France-République d’Irlande, 18 novembre 2009 : un but, un changement adverse
Embarqué dans un périlleux barrage aller-retour face à l’Irlande, l’équipe de France croit avoir fait le plus dur après l’avoir emporté à Dublin (1-0, but de Nicolas Anelka). Mais au retour, les Irlandais ouvrent le score par Robbie Keane et pousse des Bleus très maladroits en prolongations. Raymond Domenech a déjà fait tous ses changements (Sébastien Squillaci pour Julien Escudé en tout début de match, puis Sidney Govou pour André-Pierre Gignac et enfin Florent Malouda pour Yohan Gourcuff). Côté irlandais, Giovanni Trapattoni a encore un changement à faire : ce sera McGeady pour Lawrence à la 107e minute.
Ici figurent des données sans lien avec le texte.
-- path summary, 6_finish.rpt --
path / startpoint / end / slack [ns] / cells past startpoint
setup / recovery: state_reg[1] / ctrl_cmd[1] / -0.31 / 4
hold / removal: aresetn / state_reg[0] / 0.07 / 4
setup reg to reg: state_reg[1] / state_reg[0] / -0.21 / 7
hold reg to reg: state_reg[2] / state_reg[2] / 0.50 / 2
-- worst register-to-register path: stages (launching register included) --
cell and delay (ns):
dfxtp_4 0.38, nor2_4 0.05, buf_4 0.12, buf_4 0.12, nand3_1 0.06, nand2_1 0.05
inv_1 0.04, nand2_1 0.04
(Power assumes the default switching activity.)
$ cat src/design/vtq_pkg.sv
// ---------------------------------------------------------------------------
// vtq_pkg
// Shared types and constants for the versioned timer queue.
// ---------------------------------------------------------------------------
package vtq_pkg;
	localparam int unsigned SLOTS_DEF = 32;
	localparam int unsigned SLOT_W    = 5;
	localparam int unsigned CNT_W     = 6;
	localparam int unsigned TIME_W    = 64;
	localparam int unsigned GEN_W     = 32;
	localparam int unsigned CK_W      = 32;
	localparam int unsigned CAP_W     = 42;
	localparam int unsigned WAIT_W    = 63;
	localparam int unsigned FIRE_LIMIT = 32;

	localparam logic [1:0] MODE_SCHED  = 2'd0;
	localparam logic [1:0] MODE_CANCEL = 2'd1;
	localparam logic [1:0] MODE_TICK   = 2'd2;

	localparam logic [1:0] KIND_SCHED  = 2'd0;
	localparam logic [1:0] KIND_CANCEL = 2'd1;
	localparam logic [1:0] KIND_FIRE   = 2'd2;
	localparam logic [1:0] KIND_DONE   = 2'd3;

	localparam logic [0:0] REG_ACCEPTING = 1'd0;
	localparam logic [0:0] REG_MAX_WAIT  = 1'd1;

	typedef struct packed {
		logic [1:0]        kind;
		logic              accepted;
		logic [SLOT_W-1:0] slot;
		logic [GEN_W-1:0]  version;
		logic [CK_W-1:0]   cookie;
		logic [CNT_W-1:0]  pending;
		logic              empty;
		logic [WAIT_W-1:0] wait_us;
		logic              last;
	} result_t;

	function automatic logic [GEN_W-1:0] next_gen(input logic [GEN_W-1:0] g);
		logic [GEN_W-1:0] n;
		n = g + GEN_W'(2);
		if (n == '0) n = GEN_W'(2);
		return n;
	endfunction
endpackage

$ cat src/design/vtq_slot_mem.sv
// ---------------------------------------------------------------------------
// vtq_slot_mem
// Per-slot run time and cookie store, one write and two read ports, read
// data registered.
// ---------------------------------------------------------------------------
module vtq_slot_mem #(
	parameter int unsigned SLOTS = vtq_pkg::SLOTS_DEF
) (
	input  logic                            clk,
	input  logic                            we,
	input  logic [vtq_pkg::SLOT_W-1:0]      waddr,
	input  logic [vtq_pkg::TIME_W-1:0]      wtime,
	input  logic [vtq_pkg::CK_W-1:0]        wcookie,
	input  logic [vtq_pkg::SLOT_W-1:0]      raddr_a,
	input  logic [vtq_pkg::SLOT_W-1:0]      raddr_b,
	output logic [vtq_pkg::TIME_W-1:0]      rtime_a,
	output logic [vtq_pkg::TIME_W-1:0]      rtime_b,
	output logic [vtq_pkg::CK_W-1:0]        rcookie_a
);
	logic [vtq_pkg::TIME_W-1:0] time_mem [SLOTS];
	logic [vtq_pkg::CK_W-1:0]   ck_mem   [SLOTS];

	always_ff @(posedge clk) begin
		if (we) begin
			time_mem[waddr] <= wtime;
			ck_mem[waddr]   <= wcookie;
		end
		rtime_a   <= time_mem[raddr_a];
		rtime_b   <= time_mem[raddr_b];
		rcookie_a <= ck_mem[raddr_a];
	end
endmodule

$ cat config.mk
export PLATFORM = sky130hd
export DESIGN_NAME = vtq_slot_mem
export DESIGN_NICKNAME = d
export VERILOG_FILES = /design/src/design/vtq_pkg.sv /design/src/design/vtq_slot_mem.sv
export SDC_FILE = /design/constraint.sdc
export NUM_CORES = 2
export LEC_CHECK = 0
export BUFFER_PORTS_ARGS = -buffer_cell sky130_fd_sc_hd__buf_2
export CORE_MARGIN = 1.5
export CORE_UTILIZATION = 55
export DETAILED_ROUTE_END_ITERATION = 7
export PLACE_DENSITY = 0.8
export SKIP_LAST_GASP = 1
export SYNTH_ARGS = -nofsm -noshare
export SYNTH_HDL_FRONTEND = slang
export SYNTH_SLANG_ARGS = --single-unit
export TNS_END_PERCENT = 5
$ cat constraint.sdc
create_clock -name clk -period 18.1 [get_ports clk]
set_input_delay 2.715 -clock clk [delete_from_list [all_inputs] [get_ports clk]]
set_output_delay 2.715 -clock clk [all_outputs]
set_load 0.005 [all_outputs]
==> flow_summary.json <==
{
  "synth_top_area_cell": "edfxtp_1",
  "synth_edf_count": 3072,
  "setup_slack_ns": 11.08,
  "fin_nets": 6512,
  "p_leak_nw": 48.6,
  "route.detailed.drc": 0,
  "post_cts_resized": 0,
  "post-cts-setup-buffers": 0,
  "die_area_um2": 250000,
  "power_mw": 16.4,
  "synth_nets": 6177,
  "synth_area_leaders": "edfxtp_1, mux4_2, mux2i_1",
  "rrSetupSlack_ns": 15.94,
  "clockBufferDepth": 4,
  "overflow": 0,
  "grt_pass1_vias": 74600,
  "dr_total_vias": 73800,
  "ant_nets": 0,
  "place_ws_ns": 9.99,
  "grt_max_degree": 128,
  "hold-path-endpoint": "rtime_a[31]$_DFF_P_",
  "synth-simple-area-share": 0.00689,
  "synth.distinct_cells": 38,
  "hpwl_mm": 190,
  "ff2ff_path_depth": 4,
  "synth_common_cells": "edfxtp_1, mux4_2, mux2i_1",
  "hold_buffers": 0,
  "yosysTopAreaCellShare": 0.678,
  "viasPerCell": 7.44,
  "cts.clk_slew.worst_paths_ns": 0.06,
  "finalCriticalPeriod_ns": 7.02,
  "synth_area_per_cell_um2": 22.4,
  "fin_area_um2": 152000,
  "synth_xor_area_frac": 0,
  "drtIter0Drc": 12400,
  "cts_tree": "yes",
  "pin_count": 273,
  "rsz0062_at_grt": "false",
  "drv_cap": 0,
  "ys.warnings.count": 0,
  "worst_pin_slew_ns": 1.35,
  "fin_crit_sh": 0.388,
  "synth_mux_area_frac": 0.256,
  "cts.htree.levels": 5,
  "synthArstFlopShare": 0,
  "die_w_um": 500,
  "finalClockSkew_ns": 0.0471,
  "maxSlewViolCount": 0,
  "synthToLayoutAreaGrowth_pct": 11.8,
  "cp-startpoint": "raddr_a[0]",
  "gp_congestion": 0.818,
  "max_slew_margin": 0.100,
  "status": "complete, no violations",
  "clock_latency_ns": 0.98,
  "regToRegEndpoint": "rtime_b[52]$_DFF_P_",
  "yosysSeqAreaShare": 0.701,
  "grt_pass1_wl_mm": 546,
  "hp-start": "time_mem[19][31]$_DFFE_PP_",
  "layout-drive-gt1-share": 0.369,
  "grt_antenna_before_repair": 54,
  "timing.fmax_mhz": 142,
  "start_util": 0.553,
  "synth-adder-area-share": 0,
  "worstPathMaxFanout": 72,
  "wl_mm": 386,
  "holdWs_ns": 0.833,
  "ys_ff_latch": 3232,
  "finalHoldViolations": 0,
  "setup_tns_ns": 0,
  "cts_root_buf": "clkbuf_16",
  "chipHeight_um": 500,
  "ys.flop_type": "edfxtp_1",
  "peakVddDrop_mv": 0.100,
  "core_um2": 246000,
  "wl_per_cell_um": 39.0,
  "hold_depth": 3,
  "placed_area_um2": 141000,
  "worst_ep_arrival_time_ns": 7.82,
  "nFillCells": 15800,
  "cts_made_buffers": 339,
  "port_buffers": 272,
  "start_kind": "input pin",
  "synth_top_family_by_area": "multiplexers",
  "dr.pass1.iters": 6,
  "clkSinkCount": 3232,
  "p_per_area_nw_per_um2": 108,
  "path_class": "in2reg",
  "r2r-start": "time_mem[30][52]$_DFFE_PP_",
  "rows": 182,
  "synth_cells": 6064,
  "finalSetupViolCount": 0,
  "crit_required_ns": 18.90,
  "hold_path.class": "reg2reg",
  "synth-compound-area-share": 0.0199,
  "grt_util_all_layers": 0.308,
  "endpoint_kind": "flop",
  "synth_most_common_cell": "edfxtp_1",
  "synth.cell_area_um2": 136000
}
## metrics by stage
step / std cells / util
CTS: 9884 / 0.618
detailed placement: 9278 / 0.574
global placement: 9277 / 0.574
global route: 9888 / 0.619
floorplan: 6064 / -
finish: 9910 / 0.619
## worst max-delay path, stage by stage
cell and delay [ns]:
buf_8 0.57, buf_4 0.82, buf_4 0.78, buf_4 0.86, buf_4 0.70, mux4_2 0.59
mux2_2 0.27, o22ai_1 0.18, nor2_1 0.12
## power breakdown
part	switching (mW)	internal (mW)
logic	0.607	0.466
clock network	2.87	4.08
registers	0.0770	8.32
## final cells by class
class	count	area, µm²	area share
timing repair buffer	425	2760	0.0181
tap	3220	4030	0.0265
clock buffer	469	9550	0.0628
sequential	3232	95500	0.627
multi-input combinational	2400	38900	0.255
clock inverter	137	1440	0.00948
inverter	1	11.3	0.0000740
antenna	26	65.1	0.000428
## cell families after synthesis
kind of cell	Yosys count
simple gates	216
flops	3232
buf+inv	432
compound gates	341
mux	1843
## cell usage in the layout (no fill, tap or decap), types with 56 or more instances in the layout
cell          n
buf_4       142
dfxtp_1     160
buf_2       262
mux4_2     1294
clkinv_2     56
mux2_2      188
a221oi_1     84
nand2_1      88
mux2i_1     361
clkbuf_16   349
clkbuf_1     83
o22ai_1     104
edfxtp_1   3072
## registers in the layout (all words and copies together), names as in the netlist
register	flops
rtime_a	64
rcookie_a	32
time_mem	2048
rtime_b	64
ck_mem	1024
## layer usage
metal | share of wire | vias up | GRT usage
li1 | - | 27200 | -
met1 | 0.33 | 38500 | 0.415
met2 | 0.47 | 6717 | 0.483
met3 | 0.14 | 1247 | 0.0690
met4 | 0.056 | 20 | 0.147
met5 | 0.00034 | - | 0
## how the worst max path moves through the flow
stage                         endpoint  slack (ns)
3_5_place_dp       rtime_a[51]$_DFF_P_        9.99
3_3_place_gp       rtime_a[51]$_DFF_P_        9.97
6_report           rtime_a[51]$_DFF_P_       11.08
4_1_cts            rtime_a[51]$_DFF_P_       10.94
5_1_grt            rtime_a[51]$_DFF_P_       10.57
2_1_floorplan  ck_mem[12][0]$_DFFE_PP_       10.17
Note: power is estimated with default switching activity, not from simulation.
Il n’y a plus de but en or désormais, mais c’est un but de handball que signent les Français à la 103e minute quand, sur un coup franc de Florent Malouda, Thierry Henry contrôle le ballon de l’avant-bras puis de la main pour l’empêcher de sortir, puis centre pour William Gallas qui égalise de la tête. A 1-1, les Français sont qualifiés pour la Coupe du monde alors que les Irlandais protestent. Ils n’iront pas en Afrique du Sud, et les Bleus ne feront qu’y passer.